Propagation on the surface of another segment happens because there is no smoothing constraint in the grow-cut algorithm (in contrast, watershed and most neural networks have some inherent smoothing). Lack of smoothing means potential for very high accuracy and ability to represent arbitrarily complex shapes, but it also means that the results are more susceptible to noise and artifacts.
Most of the time you can remove this surface noise by applying smoothing after region growing, using Smoothing effect Median or Joint smoothing method.
This seems fascinating ! I tried the online version with an abdominal CT and the result is really interesting ! The details were kind of rough tho but as you say, by eroding the result I might use them as seeds for Grow From Seeds or Watershed. Do you know if there is a way to integrate this tool in a Python script in 3D Slicer to produce segments instead of individual nii.gz files?

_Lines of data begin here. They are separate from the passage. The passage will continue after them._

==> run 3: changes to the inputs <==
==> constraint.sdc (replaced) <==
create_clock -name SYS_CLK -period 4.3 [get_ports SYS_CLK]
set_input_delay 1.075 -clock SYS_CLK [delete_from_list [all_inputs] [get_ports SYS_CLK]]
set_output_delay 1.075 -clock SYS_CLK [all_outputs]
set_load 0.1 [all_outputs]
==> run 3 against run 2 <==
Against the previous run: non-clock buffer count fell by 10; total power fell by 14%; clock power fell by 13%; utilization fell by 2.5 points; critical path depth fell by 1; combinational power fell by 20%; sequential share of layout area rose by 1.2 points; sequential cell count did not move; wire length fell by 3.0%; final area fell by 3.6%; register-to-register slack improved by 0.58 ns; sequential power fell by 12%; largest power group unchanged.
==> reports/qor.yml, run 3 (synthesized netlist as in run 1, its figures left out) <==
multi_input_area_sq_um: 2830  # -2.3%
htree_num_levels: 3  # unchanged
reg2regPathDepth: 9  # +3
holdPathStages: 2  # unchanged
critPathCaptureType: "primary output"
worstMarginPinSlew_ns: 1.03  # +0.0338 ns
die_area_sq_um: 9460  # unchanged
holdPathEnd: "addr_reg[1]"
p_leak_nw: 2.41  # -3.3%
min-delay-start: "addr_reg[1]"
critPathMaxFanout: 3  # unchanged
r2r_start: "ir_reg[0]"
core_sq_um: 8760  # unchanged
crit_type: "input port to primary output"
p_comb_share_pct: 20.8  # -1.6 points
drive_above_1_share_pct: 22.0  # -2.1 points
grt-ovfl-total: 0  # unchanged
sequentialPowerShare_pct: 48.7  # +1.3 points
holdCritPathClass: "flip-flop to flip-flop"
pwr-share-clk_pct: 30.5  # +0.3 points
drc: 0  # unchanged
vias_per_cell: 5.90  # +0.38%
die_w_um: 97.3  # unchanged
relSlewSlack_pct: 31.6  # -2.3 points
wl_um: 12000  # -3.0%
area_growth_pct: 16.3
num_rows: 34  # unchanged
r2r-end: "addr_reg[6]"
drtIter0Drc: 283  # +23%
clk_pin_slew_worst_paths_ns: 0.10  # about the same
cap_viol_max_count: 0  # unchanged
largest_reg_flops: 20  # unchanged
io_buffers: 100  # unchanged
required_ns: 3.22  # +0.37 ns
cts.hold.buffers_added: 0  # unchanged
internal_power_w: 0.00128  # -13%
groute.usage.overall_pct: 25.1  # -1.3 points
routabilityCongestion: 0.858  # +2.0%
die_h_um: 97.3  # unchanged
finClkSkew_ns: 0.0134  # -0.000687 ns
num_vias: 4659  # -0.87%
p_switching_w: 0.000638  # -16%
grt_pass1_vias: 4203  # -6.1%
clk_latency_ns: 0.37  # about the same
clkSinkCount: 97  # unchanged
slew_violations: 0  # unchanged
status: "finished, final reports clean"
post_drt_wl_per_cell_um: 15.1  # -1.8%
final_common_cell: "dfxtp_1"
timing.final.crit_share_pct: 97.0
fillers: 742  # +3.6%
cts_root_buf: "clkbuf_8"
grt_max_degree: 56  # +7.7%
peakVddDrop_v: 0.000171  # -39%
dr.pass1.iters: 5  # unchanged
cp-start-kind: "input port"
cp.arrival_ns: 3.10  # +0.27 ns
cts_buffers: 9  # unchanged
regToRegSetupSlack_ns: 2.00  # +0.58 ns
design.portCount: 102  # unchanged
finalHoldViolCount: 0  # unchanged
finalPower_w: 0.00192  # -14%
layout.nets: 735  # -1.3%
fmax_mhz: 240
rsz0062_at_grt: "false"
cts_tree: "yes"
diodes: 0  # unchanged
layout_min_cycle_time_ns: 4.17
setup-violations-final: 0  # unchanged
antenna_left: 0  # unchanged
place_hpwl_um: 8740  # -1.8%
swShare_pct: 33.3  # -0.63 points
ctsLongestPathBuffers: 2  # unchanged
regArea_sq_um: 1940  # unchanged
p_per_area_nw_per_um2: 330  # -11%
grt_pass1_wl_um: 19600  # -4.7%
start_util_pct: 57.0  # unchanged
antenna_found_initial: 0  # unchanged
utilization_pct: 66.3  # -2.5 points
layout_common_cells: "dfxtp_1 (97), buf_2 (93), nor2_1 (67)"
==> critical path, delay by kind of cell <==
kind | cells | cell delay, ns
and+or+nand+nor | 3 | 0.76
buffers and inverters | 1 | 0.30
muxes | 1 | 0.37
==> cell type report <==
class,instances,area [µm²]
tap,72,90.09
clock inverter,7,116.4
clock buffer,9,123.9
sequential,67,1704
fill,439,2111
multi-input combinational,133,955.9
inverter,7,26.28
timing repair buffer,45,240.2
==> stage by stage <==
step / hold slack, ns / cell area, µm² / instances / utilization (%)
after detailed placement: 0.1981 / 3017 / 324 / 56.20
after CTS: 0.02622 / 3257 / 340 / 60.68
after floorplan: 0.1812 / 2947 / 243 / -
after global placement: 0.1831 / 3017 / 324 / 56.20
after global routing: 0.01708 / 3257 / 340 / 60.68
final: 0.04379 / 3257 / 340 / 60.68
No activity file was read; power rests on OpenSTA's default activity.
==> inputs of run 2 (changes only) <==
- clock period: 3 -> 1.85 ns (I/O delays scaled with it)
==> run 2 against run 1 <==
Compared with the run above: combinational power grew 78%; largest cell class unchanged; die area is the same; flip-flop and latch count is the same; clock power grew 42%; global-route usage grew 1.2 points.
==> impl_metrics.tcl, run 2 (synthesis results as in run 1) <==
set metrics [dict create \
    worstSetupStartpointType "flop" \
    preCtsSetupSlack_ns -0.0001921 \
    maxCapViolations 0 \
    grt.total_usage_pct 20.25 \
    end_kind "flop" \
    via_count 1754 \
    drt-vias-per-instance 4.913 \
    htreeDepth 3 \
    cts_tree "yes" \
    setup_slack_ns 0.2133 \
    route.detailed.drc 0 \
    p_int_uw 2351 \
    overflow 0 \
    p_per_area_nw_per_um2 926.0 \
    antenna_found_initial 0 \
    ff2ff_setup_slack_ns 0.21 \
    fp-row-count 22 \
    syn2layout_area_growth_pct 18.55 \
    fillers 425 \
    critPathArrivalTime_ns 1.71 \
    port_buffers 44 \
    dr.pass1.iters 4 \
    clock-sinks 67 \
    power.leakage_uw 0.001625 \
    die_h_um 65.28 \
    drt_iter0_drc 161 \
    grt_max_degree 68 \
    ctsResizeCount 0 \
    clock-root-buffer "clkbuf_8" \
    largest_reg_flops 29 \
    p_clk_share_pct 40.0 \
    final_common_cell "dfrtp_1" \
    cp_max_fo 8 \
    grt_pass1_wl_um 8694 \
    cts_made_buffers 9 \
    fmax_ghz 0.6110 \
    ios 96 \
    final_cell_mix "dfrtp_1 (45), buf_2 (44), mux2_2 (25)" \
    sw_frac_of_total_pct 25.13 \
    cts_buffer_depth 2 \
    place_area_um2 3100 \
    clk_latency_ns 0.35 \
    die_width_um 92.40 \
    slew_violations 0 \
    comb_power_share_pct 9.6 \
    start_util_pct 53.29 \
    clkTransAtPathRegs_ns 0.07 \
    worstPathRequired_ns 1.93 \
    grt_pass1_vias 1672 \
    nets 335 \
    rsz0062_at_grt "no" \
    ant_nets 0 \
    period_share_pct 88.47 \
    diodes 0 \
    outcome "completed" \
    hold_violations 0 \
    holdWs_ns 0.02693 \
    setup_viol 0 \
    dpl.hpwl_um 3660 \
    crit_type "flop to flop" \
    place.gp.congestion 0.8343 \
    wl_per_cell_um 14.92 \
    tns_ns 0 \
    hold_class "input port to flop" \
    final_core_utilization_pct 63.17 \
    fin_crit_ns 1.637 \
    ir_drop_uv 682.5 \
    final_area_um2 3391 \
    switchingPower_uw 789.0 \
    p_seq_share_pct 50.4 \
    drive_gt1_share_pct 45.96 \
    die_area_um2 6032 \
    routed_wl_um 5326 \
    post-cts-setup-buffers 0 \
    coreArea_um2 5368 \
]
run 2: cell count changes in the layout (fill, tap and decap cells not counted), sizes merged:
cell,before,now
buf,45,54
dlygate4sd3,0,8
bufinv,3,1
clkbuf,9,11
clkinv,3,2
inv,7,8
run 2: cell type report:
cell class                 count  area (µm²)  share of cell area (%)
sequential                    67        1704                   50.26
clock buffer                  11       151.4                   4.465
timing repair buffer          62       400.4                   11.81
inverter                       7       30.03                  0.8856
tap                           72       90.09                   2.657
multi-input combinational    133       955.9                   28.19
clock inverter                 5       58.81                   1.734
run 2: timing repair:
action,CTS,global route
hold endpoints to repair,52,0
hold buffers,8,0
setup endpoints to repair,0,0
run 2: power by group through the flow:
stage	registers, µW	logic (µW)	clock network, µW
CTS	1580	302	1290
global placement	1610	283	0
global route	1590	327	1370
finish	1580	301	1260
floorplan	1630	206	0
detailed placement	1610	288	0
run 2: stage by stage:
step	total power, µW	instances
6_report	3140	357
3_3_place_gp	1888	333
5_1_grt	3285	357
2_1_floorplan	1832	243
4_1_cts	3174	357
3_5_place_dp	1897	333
$ cat src/shared/relay_if.sv
// byte stream from the i2c receiver to the relay latch
interface relay_if;
  logic       byte_valid; // one-cycle pulse per accepted data byte
  logic       byte_first; // byte is the first after the address
  logic [7:0] byte_data;  // received byte
  modport rx   (output byte_valid, output byte_first, output byte_data);
  modport sink (input byte_valid, input byte_first, input byte_data);
endinterface : relay_if

$ cat src/design/digital_io_ports.sv
// byte-wide i/o port bank on the host i/o bus plus relay expander with keep-alive
module digital_io_ports
#(
  parameter int unsigned KEEPALIVE_CYCLES = dio_pkg::KEEPALIVE_CYCLES // keep-alive timeout
)
(
  input  wire logic        mclk_in,            // 40 mhz clock
  input  wire logic        reset_n_in,         // synchronous reset, active low
  input  wire logic [15:0] io_addr_in,         // host i/o address
  input  wire logic        io_rd_in,           // read strobe, one cycle
  input  wire logic        io_wr_in,           // write strobe, one cycle
  input  wire logic [7:0]  io_wdata_in,        // write data
  output logic      [7:0]  io_rdata_out,       // read data, one cycle after strobe
  input  wire logic [11:0] ext_in_n_in,        // external inputs 1-12, active low
  input  wire logic [7:0]  internal_in_in,     // spare internal inputs
  output logic      [11:0] ext_out_n_out,      // external outputs 1-12, active low
  output logic      [7:0]  internal_out_out,   // spare internal outputs
  output logic      [7:0]  status_out,         // status lines, active low
  output logic      [7:0]  aux_status_out,     // spare auxiliary status lines
  input  wire logic        i2c_scl_in,         // relay i2c clock
  input  wire logic        i2c_sda_in,         // relay i2c data in
  output logic             i2c_sda_out,        // relay i2c data out, always low
  output logic             i2c_sda_oe_out,     // high while acking
  output logic      [7:0]  relay_port_out,     // relay expander bits, released when idle
  output logic             relay_active_out,   // relay board active
  output logic             zero_air_pump_n_out // zero-air pump, low runs it
);
  // refuse a timeout that the keep-alive counter cannot serve
  if (KEEPALIVE_CYCLES < 2)
  begin : g_bad_timeout
    $error("keep-alive timeout too short");
  end

  relay_if rif ();

  logic [11:0] ext_s1_reg;
  logic [11:0] ext_s2_reg;
  logic [7:0]  int_s1_reg;
  logic [7:0]  int_s2_reg;
  logic [7:0]  relay_reg;
  logic        keep_prev_reg;
  logic [31:0] alive_cnt_reg;

  // address decode and read mux
  wire sel_ext_lo = (io_addr_in == dio_pkg::EXT_LOW_ADDR);
  wire sel_int    = (io_addr_in == dio_pkg::INTERNAL_ADDR);
  wire sel_stat   = (io_addr_in == dio_pkg::STATUS_ADDR);
  wire sel_aux    = (io_addr_in == dio_pkg::AUX_STATUS_ADDR);
  wire sel_ext_hi = (io_addr_in == dio_pkg::EXT_HIGH_ADDR);
  wire [7:0] rd_ext_lo = {dio_pkg::INPUT_PAD_ONES, ext_s2_reg[5:0]};
  wire [7:0] rd_ext_hi = {dio_pkg::INPUT_PAD_ONES, ext_s2_reg[11:6]};
  wire [7:0] rd_next   = sel_ext_lo ? rd_ext_lo :
                         sel_ext_hi ? rd_ext_hi :
                         sel_int    ? int_s2_reg : dio_pkg::UNMAPPED_READ;
  wire keep_toggle = rif.byte_valid & rif.byte_first &
                     (rif.byte_data[dio_pkg::KEEPALIVE_BIT] != keep_prev_reg);
  wire alive_next  = keep_toggle | (relay_active_out &
                     (alive_cnt_reg < KEEPALIVE_CYCLES - 1));
  // relay byte as it will stand after this edge
  wire [7:0] relay_next = (rif.byte_valid & rif.byte_first) ? rif.byte_data : relay_reg;

  // pump follows the registered relay bit, sda is only ever pulled low
  assign zero_air_pump_n_out = relay_port_out[dio_pkg::PUMP_BIT];
  assign i2c_sda_out         = 1'b0;

  // input synchronisers
  always_ff @(posedge mclk_in)
  begin
    ext_s1_reg <= ext_in_n_in;
    ext_s2_reg <= ext_s1_reg;
    int_s1_reg <= internal_in_in;
    int_s2_reg <= int_s1_reg;
  end

  // registered read data
  always_ff @(posedge mclk_in)
  begin
    if (!reset_n_in)
      io_rdata_out <= dio_pkg::UNMAPPED_READ;
    else if (io_rd_in)
      io_rdata_out <= rd_next;
  end

  // output port latches
  always_ff @(posedge mclk_in)
  begin
    if (!reset_n_in)
    begin
      ext_out_n_out    <= {dio_pkg::PORT_RESET[3:0], dio_pkg::PORT_RESET};
      internal_out_out <= dio_pkg::PORT_RESET;
      status_out       <= dio_pkg::PORT_RESET;
      aux_status_out   <= dio_pkg::PORT_RESET;
    end
    else if (io_wr_in)
    begin
      if (sel_ext_lo)
        ext_out_n_out[7:0] <= io_wdata_in;
      if (sel_ext_hi)
        ext_out_n_out[11:8] <= io_wdata_in[3:0];
      if (sel_int)
        internal_out_out <= io_wdata_in;
      if (sel_stat)
        status_out <= io_wdata_in;
      if (sel_aux)
        aux_status_out <= io_wdata_in;
    end
  end

  // relay latch and keep-alive timer
  always_ff @(posedge mclk_in)
  begin
    if (!reset_n_in)
    begin
      relay_reg        <= dio_pkg::PORT_RESET;
      keep_prev_reg    <= 1'b1;
      alive_cnt_reg    <= 32'h0;
      relay_active_out <= 1'b0;
      relay_port_out   <= dio_pkg::PORT_RESET;
    end
    else
    begin
      if (rif.byte_valid && rif.byte_first)
      begin
        relay_reg     <= rif.byte_data;
        keep_prev_reg <= rif.byte_data[dio_pkg::KEEPALIVE_BIT];
      end
      relay_active_out <= alive_next;
      relay_port_out   <= alive_next ? relay_next : dio_pkg::PORT_RESET;
      alive_cnt_reg    <= keep_toggle ? 32'h0 : alive_cnt_reg + 32'h1;
    end
  end

  i2c_byte_receiver u_rx
  (
    .mclk_in    (mclk_in),
    .reset_n_in (reset_n_in),
    .scl_in     (i2c_scl_in),
    .sda_in     (i2c_sda_in),
    .sda_oe_out (i2c_sda_oe_out),
    .rx         (rif.rx)
  );

  // checks on port behaviour
  rd_low_a: assert property (@(posedge mclk_in) disable iff (!reset_n_in)
    io_rd_in && sel_ext_lo |=> io_rdata_out == {2'h3, $past(ext_s2_reg[5:0])})
    else $error("low input port read wrong");
  rd_high_a: assert property (@(posedge mclk_in) disable iff (!reset_n_in)
    io_rd_in && sel_ext_hi |=> io_rdata_out[7:6] == 2'h3 &&
    io_rdata_out[5:0] == $past(ext_s2_reg[11:6]))
    else $error("high input port read wrong");
  wr_low_a: assert property (@(posedge mclk_in) disable iff (!reset_n_in)
    io_wr_in && sel_ext_lo |=> ext_out_n_out[7:0] == $past(io_wdata_in))
    else $error("low output port not written");
  wr_high_a: assert property (@(posedge mclk_in) disable iff (!reset_n_in)
    io_wr_in && sel_ext_hi |=> ext_out_n_out[11:8] == $past(io_wdata_in[3:0]) &&
    $stable(ext_out_n_out[7:0]))
    else $error("high output port not written");
  rd_internal_a: assert property (@(posedge mclk_in) disable iff (!reset_n_in)
    io_rd_in && sel_int |=> io_rdata_out == $past(int_s2_reg))
    else $error("internal input read wrong");
  wr_internal_a: assert property (@(posedge mclk_in) disable iff (!reset_n_in)
    io_wr_in && sel_int |=> internal_out_out == $past(io_wdata_in) && $stable(status_out))
    else $error("internal output not written");
  wr_status_a: assert property (@(posedge mclk_in) disable iff (!reset_n_in)
    io_wr_in && sel_stat |=> status_out == $past(io_wdata_in) && $stable(aux_status_out))
    else $error("status port not written");
  wr_aux_a: assert property (@(posedge mclk_in) disable iff (!reset_n_in)
    io_wr_in && sel_aux |=> aux_status_out == $past(io_wdata_in))
    else $error("aux status port not written");
  relay_idle_a: assert property (@(posedge mclk_in) disable iff (!reset_n_in)
    !relay_active_out |-> zero_air_pump_n_out && relay_port_out == 8'hff)
    else $error("relay outputs live while inactive");
  relay_timeout_a: assert property (@(posedge mclk_in) disable iff (!reset_n_in)
    relay_active_out && alive_cnt_reg >= KEEPALIVE_CYCLES - 1 && !keep_toggle
    |=> !relay_active_out)
    else $error("relay stayed active after timeout");
  pump_follow_a: assert property (@(posedge mclk_in) disable iff (!reset_n_in)
    relay_active_out |-> zero_air_pump_n_out == relay_reg[1])
    else $error("pump does not follow bit 1");
  reset_release_a: assert property (@(posedge mclk_in)
    !reset_n_in |=> ext_out_n_out == 12'hfff && status_out == 8'hff &&
    internal_out_out == 8'hff && aux_status_out == 8'hff && !relay_active_out)
    else $error("outputs not released after reset");
endmodule : digital_io_ports
### config.mk
export PLATFORM = sky130hd
export DESIGN_NAME = csr_regs
export DESIGN_NICKNAME = d
export VERILOG_FILES = /design/src/csr_pkg.sv /design/src/csr_regs.sv
export SDC_FILE = /design/constraint.sdc
export NUM_CORES = 1
export LEC_CHECK = 0
export ABC_AREA = 1
export BUFFER_PORTS_ARGS = -buffer_cell sky130_fd_sc_hd__buf_2
export CAP_MARGIN = 10
export CELL_PAD_IN_SITES_DETAIL_PLACEMENT = 2
export CELL_PAD_IN_SITES_GLOBAL_PLACEMENT = 2
export CORE_MARGIN = 2
export CORE_UTILIZATION = 25
export CTS_BUF_LIST = sky130_fd_sc_hd__clkbuf_16
export DETAILED_ROUTE_END_ITERATION = 12
export PLACE_DENSITY_LB_ADDON = 0.3
export SLEW_MARGIN = 20
export SYNTH_ARGS = -nofsm -noshare
export SYNTH_HDL_FRONTEND = slang
export SYNTH_SLANG_ARGS = --single-unit
### constraint.sdc
create_clock -name clk -period 3.8 [get_ports clk]
set_input_delay 0.19 -clock clk [delete_from_list [all_inputs] [get_ports clk]]
set_output_delay 0.19 -clock clk [all_outputs]
set_load 0.05 [all_outputs]
### src/csr_pkg.sv
// Constants for the colour sensor status and result register block.
package csr_pkg;
   // Register indices; byte address is four times the index.
   localparam logic [7:0] IDX_AUX = 8'h90;
   localparam logic [7:0] IDX_IDENT = 8'h92;
   localparam logic [7:0] IDX_STATUS = 8'h93;
   localparam logic [7:0] IDX_CLR_LO = 8'h94;
   localparam logic [7:0] IDX_CLR_HI = 8'h95;
   localparam logic [7:0] IDX_RED_LO = 8'h96;
   localparam logic [7:0] IDX_RED_HI = 8'h97;
   localparam logic [7:0] IDX_GRN_LO = 8'h98;
   localparam logic [7:0] IDX_GRN_HI = 8'h99;
   localparam logic [7:0] IDX_BLU_LO = 8'h9A;
   localparam logic [7:0] IDX_BLU_HI = 8'h9B;
   localparam logic [7:0] IDX_IR_SEL = 8'hC0;
   localparam logic [7:0] IDX_FORCE = 8'hE4;
   localparam logic [7:0] IDX_CCLR = 8'hE6;
   localparam logic [7:0] IDX_ACLR = 8'hE7;
   // Own registers: control (enable, persistence), thresholds, interrupt mask.
   localparam logic [7:0] IDX_CTRL = 8'hA0;
   localparam logic [7:0] IDX_LOW_TH = 8'hA1;
   localparam logic [7:0] IDX_HIGH_TH = 8'hA2;
   localparam logic [7:0] IDX_IRQ_MASK = 8'hA3;
   // Field positions.
   localparam int SAT_BIT = 7;
   localparam int THR_BIT = 4;
   localparam int VALID_BIT = 0;
   localparam int SAT_IEN_BIT = 5;
   localparam int IR_SEL_BIT = 7;
   localparam int CTRL_EN_BIT = 0;
   localparam int CTRL_PERS_LSB = 4;
   // Arbitrary neutral identity values and interrupt mask reset value.
   localparam logic [5:0] PART_IDENT_DEFAULT = 6'h15;
   localparam logic [1:0] VARIANT_DEFAULT = 2'h1;
   localparam logic [7:0] IRQ_MASK_RESET = 8'h91;
endpackage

Thank you very much for this link, it is really interesting !
Thank you for your feedback ! Yes, my seeds are from a thresholding based method. I try to generate seeds automatically and for now a threshold based method did the trick. I agree with the drawback you mention, I already eroded the seeds to drive them away from the expected boundary.
I tried the method you suggested, although as I mentionned, I’m interested in constraining the propagation to an editable area, so I don’t need a background.
I painted seeds with 3D brush more central to the segments, but the result is fairly the same :
Thank you prof Lasso for these informations. I thought that the seed locality factor in grow from seed would work similarily to the object scale in watershed. If I understand what you said, this doesn’t seem to be the case.
I tried a bit of smoothing and it helps a bit. Thank you ! The downside is that it’s a post-processing operation. Hence the Grow From Seeds needs to be applied first, losing the ability to adjust the seeds if smoothing is not enough… I need to see how I can incorporate smoothing operations in my workflow. Thank you for the tip !
Currently TotalSegmentator can be run independently from Slicer, but the results can be loaded and generally look very nice. Follow their directions on the github page and run the highest resolution model for best results. Use the flag, I think it’s --ml, to get a single .nii.gz file you can load as a segmentation. Yes it should be possible then to use this as input to Grow from Seeds. I’m not sure how it will do in the face of fractures or other pathology so please report back if you explore this path.
Ok so it can ONLY be run independantly if I understand well. Would be really nice to have a way to use it in Slicer via python scripting. I don’t really know how these thing work.
It does not solde the leaky grow from seeds issue but it is a really nice piece of information that I didn’t have ! Thank you !
We have included a TotalSegmentator option in the current version of Lung CT Segmenter (Lung CT Analyzer extension) within 3D Slicer. The setup is a bit tricky but should be automatic if you already got it going from the command line. You would have to use the “TotalSegmentator all” option on your even non-lung CT dataset and press “Start”. This will take several minutes.
and find all > 104 created segments - correctly named - in “Data”. Just check their “visibility”:
Having that call in “Lung CT Segmenter” only is probably not ideal. Maybe we should bundle all available pre-trained AI segmentation tools in a central extension …
Yes, this would be ideal as we have several tools that are already valuable to users. A challenge is that they all have a bit different requirements and interfaces. Plus the field is evolving quickly so by the time we integrate one thing another promising tool emerges. Also tasks that take more than a few minutes are often more convenient to use outside Slicer. Still, an nice high end tool for users could be developed.
TotalSegmentator deserves a separate Slicer extension, so I’ve added it now:
@rbumm you could use this TotalSegmentator extension from LungCTAnalyzer extension. If needed, we can refactor the module logic to allow you to do everything you need with just a few method calls.